SQL Problem Solving: Reading Complex Queries

Learn to understand and decompose complex SQL before writing your own

How to Read Simple Queries: Execution Order

SQL queries don't execute in the order they're written! Understanding the execution sequence is key to reading queries correctly.

Example: Finding Top Genres Per User

-- Goal: Find genres with 2+ songs per user, show only high-rated genres
-- Read in execution order (not written order): FROM, JOIN → WHERE → GROUP BY → HAVING → SELECT, ORDER BY

SELECT user_id, genre,                         -- Step 5: Choose output columns
       COUNT(*) AS song_count,
       AVG(rating) AS avg_rating
FROM Listens l                                 -- Step 1: Input tables
JOIN Songs s ON l.song_id = s.song_id          -- Step 1: Input tables: Join for genre info
WHERE genre IS NOT NULL                        -- Step 2: Filter rows (before grouping)
GROUP BY user_id, genre                        -- Step 3: Create groups (user-genre combos)
HAVING COUNT(*) >= 2                           -- Step 4: Filter groups (after grouping)
ORDER BY user_id, avg_rating DESC              -- Step 5a: Sort final output

The Mental Model

Step 1
FROM + JOIN → Get all data (9 listens × song info)
Input: All rows from joined tables
Step 2
WHERE → Filter rows (remove NULL genres)
Row-level filtering before any grouping
Step 3
GROUP BY → Create groups (user-genre combinations)
Collapse rows into groups
Step 4
HAVING → Filter groups (keep groups with 2+ songs)
Group-level filtering after aggregation
Step 5
SELECT → Choose columns & calculate
Decide what appears in output
Step 5a
ORDER BY → Sort results
Final presentation order
Remember: Read queries in execution order (FROM → WHERE → GROUP BY → HAVING → SELECT → ORDER BY), not written order!

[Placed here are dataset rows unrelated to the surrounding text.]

File: config.mk
export PLATFORM = sky130hd
export DESIGN_NAME = brf_ctrl
export DESIGN_NICKNAME = d
export VERILOG_FILES = /design/src/rtl/byte_ring_fifo_assert.svh /design/src/rtl/brf_pkg.sv /design/src/rtl/brf_ctrl.sv
export SDC_FILE = /design/constraint.sdc
export NUM_CORES = 1
export LEC_CHECK = 0
export BUFFER_PORTS_ARGS = -buffer_cell sky130_fd_sc_hd__clkbuf_2
export CORE_UTILIZATION = 45
export CTS_CLUSTER_DIAMETER = 30
export DETAILED_ROUTE_END_ITERATION = 10
export PLACE_DENSITY = 0.72
export SLEW_MARGIN = 20
export SYNTH_ARGS = -nofsm -noshare
export SYNTH_HDL_FRONTEND = slang
export SYNTH_SLANG_ARGS = --single-unit
File: constraint.sdc
create_clock -name clk -period 5 [get_ports clk]
set_input_delay 0.5 -clock clk [delete_from_list [all_inputs] [get_ports clk]]
set_output_delay 0.5 -clock clk [all_outputs]
set_load 0.005 [all_outputs]
File: src/rtl/byte_ring_fifo_assert.svh
// assertion macros for the byte ring fifo
// both sample on clk and are switched off while rst_n is low
`ifndef BYTE_RING_FIFO_ASSERT_SVH
`define BYTE_RING_FIFO_ASSERT_SVH

// same-cycle implication
`define BRF_ASSERT_NOW(label, ante, cons, msg) \
  label: assert property (@(posedge clk) disable iff (!rst_n) (ante) |-> (cons)) \
    else $error(msg);

// next-cycle implication
`define BRF_ASSERT_NEXT(label, ante, cons, msg) \
  label: assert property (@(posedge clk) disable iff (!rst_n) (ante) |=> (cons)) \
    else $error(msg);

`endif

File: src/rtl/brf_pkg.sv
package brf_pkg;

  localparam int CNT_W       = 13;
  localparam int OP_W        = 2;
  localparam int BYTE_W      = 8;
  localparam int IN_TDATA_W  = 8;
  localparam int IN_TUSER_W  = 2;
  localparam int OUT_TDATA_W = 40;
  localparam int OUT_TUSER_W = 2;
  localparam int CAP_MAX     = (1 << CNT_W) - 1;

  localparam logic [OP_W-1:0] OP_WRITE = 2'd0;
  localparam logic [OP_W-1:0] OP_READ  = 2'd1;
  localparam logic [OP_W-1:0] OP_CLEAR = 2'd2;

  typedef logic [CNT_W-1:0] cnt_t;

  // outcome of one request, less the byte read back from the store
  typedef struct packed {
    logic read_valid;
    logic write_accepted;
    cnt_t fill;
    cnt_t free;
  } res_t;

endpackage

File: src/rtl/brf_ctrl.sv
module brf_ctrl #(
  parameter int DEPTH = 4096,
  parameter int AW    = $clog2(DEPTH)
) (
  input  logic                    clk,
  input  logic                    rst_n,
  input  logic                    accept,
  input  logic [brf_pkg::OP_W-1:0] op,
  input  brf_pkg::cnt_t           cap,
  output logic                    mem_we,
  output logic [AW-1:0]           mem_addr,
  output brf_pkg::res_t           res
);

  import brf_pkg::*;

  localparam int XW = ((AW > CNT_W) ? AW : CNT_W) + 1;

  logic [AW-1:0] head_r, head_nxt;
  logic [AW-1:0] tail_r, tail_nxt;
  cnt_t          stored_r, stored_nxt;
  logic          rd_ok, wr_ok;

  // step a position, wrapping at the capacity in use
  function automatic logic [AW-1:0] advance(input logic [AW-1:0] pos, input cnt_t c);
    logic [XW-1:0] inc;
    inc = XW'(pos) + XW'(1);
    return (inc >= XW'(c)) ? '0 : inc[AW-1:0];
  endfunction

  always_comb begin
    head_nxt   = head_r;
    tail_nxt   = tail_r;
    stored_nxt = stored_r;
    rd_ok      = 1'b0;
    wr_ok      = 1'b0;
    mem_addr   = head_r;
    unique case (op)
      OP_WRITE: begin
        mem_addr = tail_r;
        if (stored_r < cap) begin
          wr_ok      = 1'b1;
          tail_nxt   = advance(tail_r, cap);
          stored_nxt = stored_r + cnt_t'(1);
        end
      end
      OP_READ: begin
        if (stored_r != '0) begin
          rd_ok      = 1'b1;
          head_nxt   = advance(head_r, cap);
          stored_nxt = stored_r - cnt_t'(1);
          // emptied: both positions back to the start
          if (stored_r == cnt_t'(1)) begin
            head_nxt = '0;
            tail_nxt = '0;
          end
        end
      end
      OP_CLEAR: begin
        head_nxt   = '0;
        tail_nxt   = '0;
        stored_nxt = '0;
      end
      default: begin
      end
    endcase
  end

  assign mem_we             = accept && wr_ok;
  assign res.read_valid     = rd_ok;
  assign res.write_accepted = wr_ok;
  assign res.fill           = stored_nxt;
  assign res.free           = (stored_nxt > cap) ? '0 : cap - stored_nxt;

  always_ff @(posedge clk) begin
    if (!rst_n) begin
      head_r   <= '0;
      tail_r   <= '0;
      stored_r <= '0;
    end else if (accept) begin
      head_r   <= head_nxt;
      tail_r   <= tail_nxt;
      stored_r <= stored_nxt;
    end
  end

endmodule
--- src/design/alids_cell.sv ---
module alids_cell (
  input  logic                                  clk_i,
  input  logic [alids_pkg::IDX_W-1:0]           idx_i,
  input  alids_pkg::cell_cmd_t                  cmd_i,
  input  logic signed [alids_pkg::VAL_W-1:0]    left_i,
  input  logic signed [alids_pkg::VAL_W-1:0]    right_i,
  output logic signed [alids_pkg::VAL_W-1:0]    value_o,
  output alids_pkg::cell_flags_t                flags_o
);

  logic signed [alids_pkg::VAL_W-1:0] value_q, value_d;
  alids_pkg::cell_flags_t             flags_q, flags_d;

  always_comb begin
    value_d = value_q;
    case (cmd_i.op)
      alids_pkg::CELL_INSERT: begin
        if (idx_i == cmd_i.pos) begin
          value_d = cmd_i.value;
        end else if (idx_i > cmd_i.pos) begin
          value_d = left_i;
        end
      end
      alids_pkg::CELL_DELETE: begin
        if (idx_i >= cmd_i.pos) begin
          value_d = right_i;
        end
      end
      default: ;
    endcase
  end

  always_comb begin
    flags_d.eq  = (value_q == cmd_i.value);
    flags_d.gt  = (cmd_i.value > value_q);
    flags_d.bad = (value_q > right_i);
  end

  always_ff @(posedge clk_i) begin
    value_q <= value_d;
    flags_q <= flags_d;
  end

  assign value_o = value_q;
  assign flags_o = flags_q;

endmodule

--- config.mk ---
export PLATFORM = sky130hd
export DESIGN_NAME = alids_cell
export DESIGN_NICKNAME = d
export VERILOG_FILES = /design/src/design/array_list_insert_delete_search_assert.svh /design/src/design/alids_pkg.sv /design/src/design/alids_cell.sv
export SDC_FILE = /design/constraint.sdc
export NUM_CORES = 1
export LEC_CHECK = 0
export ABC_AREA = 1
export BUFFER_PORTS_ARGS = -buffer_cell sky130_fd_sc_hd__buf_2
export CORE_MARGIN = 2
export CORE_UTILIZATION = 30
export CTS_BUF_LIST = sky130_fd_sc_hd__clkbuf_16
export CTS_CLUSTER_SIZE = 8
export DETAILED_ROUTE_END_ITERATION = 6
export PLACE_DENSITY_LB_ADDON = 0.15
export SLEW_MARGIN = 15
export SYNTH_ARGS = -nofsm -noshare
export SYNTH_HDL_FRONTEND = slang
export SYNTH_SLANG_ARGS = --single-unit
--- constraint.sdc ---
create_clock -name clk_i -period 2.62 [get_ports clk_i]
set_input_delay 0.524 -clock clk_i [delete_from_list [all_inputs] [get_ports clk_i]]
set_output_delay 0.524 -clock clk_i [all_outputs]
set_load 0.05 [all_outputs]
--- config.mk ---
export PLATFORM = sky130hd
export DESIGN_NAME = alids_seq
export DESIGN_NICKNAME = d
export VERILOG_FILES = /design/src/design/alids_pkg.sv /design/src/design/alids_seq.sv
export VERILOG_INCLUDE_DIRS = /design/src /design/src/design
export SDC_FILE = /design/constraint.sdc
export NUM_CORES = 1
export LEC_CHECK = 0
export ABC_AREA = 1
export BUFFER_PORTS_ARGS = -buffer_cell sky130_fd_sc_hd__buf_2
export CORE_AREA = 2 2 191 193
export CTS_CLUSTER_SIZE = 16
export DETAILED_ROUTE_END_ITERATION = 8
export DIE_AREA = 0 0 193 195
export GPL_ROUTABILITY_DRIVEN = 1
export PLACE_DENSITY = 0.55
export RECOVER_POWER = 100
export SLEW_MARGIN = 20
export SYNTH_ARGS = -nofsm -noshare
export SYNTH_HDL_FRONTEND = slang
export SYNTH_SLANG_ARGS = --single-unit
--- constraint.sdc ---
create_clock -name clk_i -period 6.9 [get_ports clk_i]
set_clock_uncertainty 0.05 [all_clocks]
set_input_delay 0 -clock clk_i [delete_from_list [all_inputs] [get_ports clk_i]]
set_output_delay 0 -clock clk_i [all_outputs]
set_load 0.02 [all_outputs]
### config.mk
export PLATFORM = sky130hd
export DESIGN_NAME = two_color_wave_pixel_generator
export DESIGN_NICKNAME = d
export VERILOG_FILES = /design/src/sv/twcw_pkg.sv /design/src/sv/twcw_ctrl.sv /design/src/sv/twcw_dp.sv /design/src/sv/two_color_wave_pixel_generator.sv
export SDC_FILE = /design/constraint.sdc
export NUM_CORES = 2
export LEC_CHECK = 0
export ABC_AREA = 1
export BUFFER_PORTS_ARGS = -buffer_cell sky130_fd_sc_hd__buf_2
export CAP_MARGIN = 20
export CELL_PAD_IN_SITES_DETAIL_PLACEMENT = 1
export CELL_PAD_IN_SITES_GLOBAL_PLACEMENT = 1
export CORE_MARGIN = 4
export CORE_UTILIZATION = 53
export DETAILED_ROUTE_END_ITERATION = 6
export HOLD_SLACK_MARGIN = 0.08
export PLACE_DENSITY = 0.95
export SYNTH_ARGS = -nofsm -noshare
export SYNTH_HDL_FRONTEND = slang
export SYNTH_SLANG_ARGS = --single-unit
export TNS_END_PERCENT = 20
### constraint.sdc
create_clock -name clk -period 14.7 [get_ports clk]
set_clock_uncertainty 0.05 [all_clocks]
set_input_delay 2.205 -clock clk [delete_from_list [all_inputs] [get_ports clk]]
set_output_delay 2.205 -clock clk [all_outputs]
set_load 0.01 [all_outputs]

Breaking Down Complex Problems

Before diving into SQL, learn to decompose problems systematically

The 3-Step Framework

1. Understand What You Have

  • What tables exist?
  • How do they connect?
  • What are the key columns of each table?

2. Define What You Want

  • What columns in output?
  • One row per what?
  • What calculations needed?

3. Connect the Dots

  • Which JOINs needed?
  • What filters (WHERE)?
  • Any grouping (GROUP BY)?

Query Anatomy: How to Read Complex Queries

Master the art of reading queries by starting with the SQL itself

Example: Finding Power Users

📋 The Query

1WITH user_stats AS (
  SELECT 
    user_id,
    COUNT(DISTINCT song_id) as unique_songs,
    COUNT(DISTINCT genre) as unique_genres,
    SUM(play_duration) as total_minutes
  FROM listens l
  JOIN songs s ON l.song_id = s.song_id
  GROUP BY user_id
),
2power_users AS (
  SELECT 
    user_id,
    unique_songs,
    unique_genres,
    total_minutes,
    NTILE(10) OVER (ORDER BY total_minutes DESC) as decile
  FROM user_stats  -- Uses CTE from step 1
  WHERE unique_genres >= 3
)
3SELECT 
  u.name,
  p.unique_songs,
  p.unique_genres,
  ROUND(p.total_minutes / 60.0, 1) as total_hours
FROM power_users p  -- Uses CTE from step 2
JOIN users u ON p.user_id = u.user_id
WHERE p.decile = 1  -- Top 10% only
ORDER BY p.total_minutes DESC;

How to Read This Query

Building Understanding Step by Step

Where to Look
What You See
What It Means
1. Start Here
Final SELECT
• SELECT name, stats
• FROM power_users
• WHERE decile = 1
• JOIN with users table
• Get user names and listening stats
• From something called power_users
• Only the top 10% (decile = 1)
• Join to get actual names
→ So we need to understand what makes a "power user"
2. Then Read
power_users CTE
• NTILE(10) ranking
• WHERE genres >= 3
• FROM user_stats
• Split users into 10 groups by activity
• Keep only diverse listeners (3+ genres)
• Built from user_stats table
→ Power user = diverse taste + high activity
3. Finally
user_stats CTE
• COUNT songs/genres
• SUM play_duration
• GROUP BY user_id
• JOIN listens + songs
• Count unique songs & genres per user
• Total up listening minutes
• One row per user
• Combine listens with song metadata
→ Foundation: raw data becomes user metrics
Putting It Together

By reading backwards, we discovered the query's purpose: Find the top 10% most active listeners who explore diverse music (3+ genres). Each CTE builds on the previous one, transforming raw listening data → user metrics → rankings → final results.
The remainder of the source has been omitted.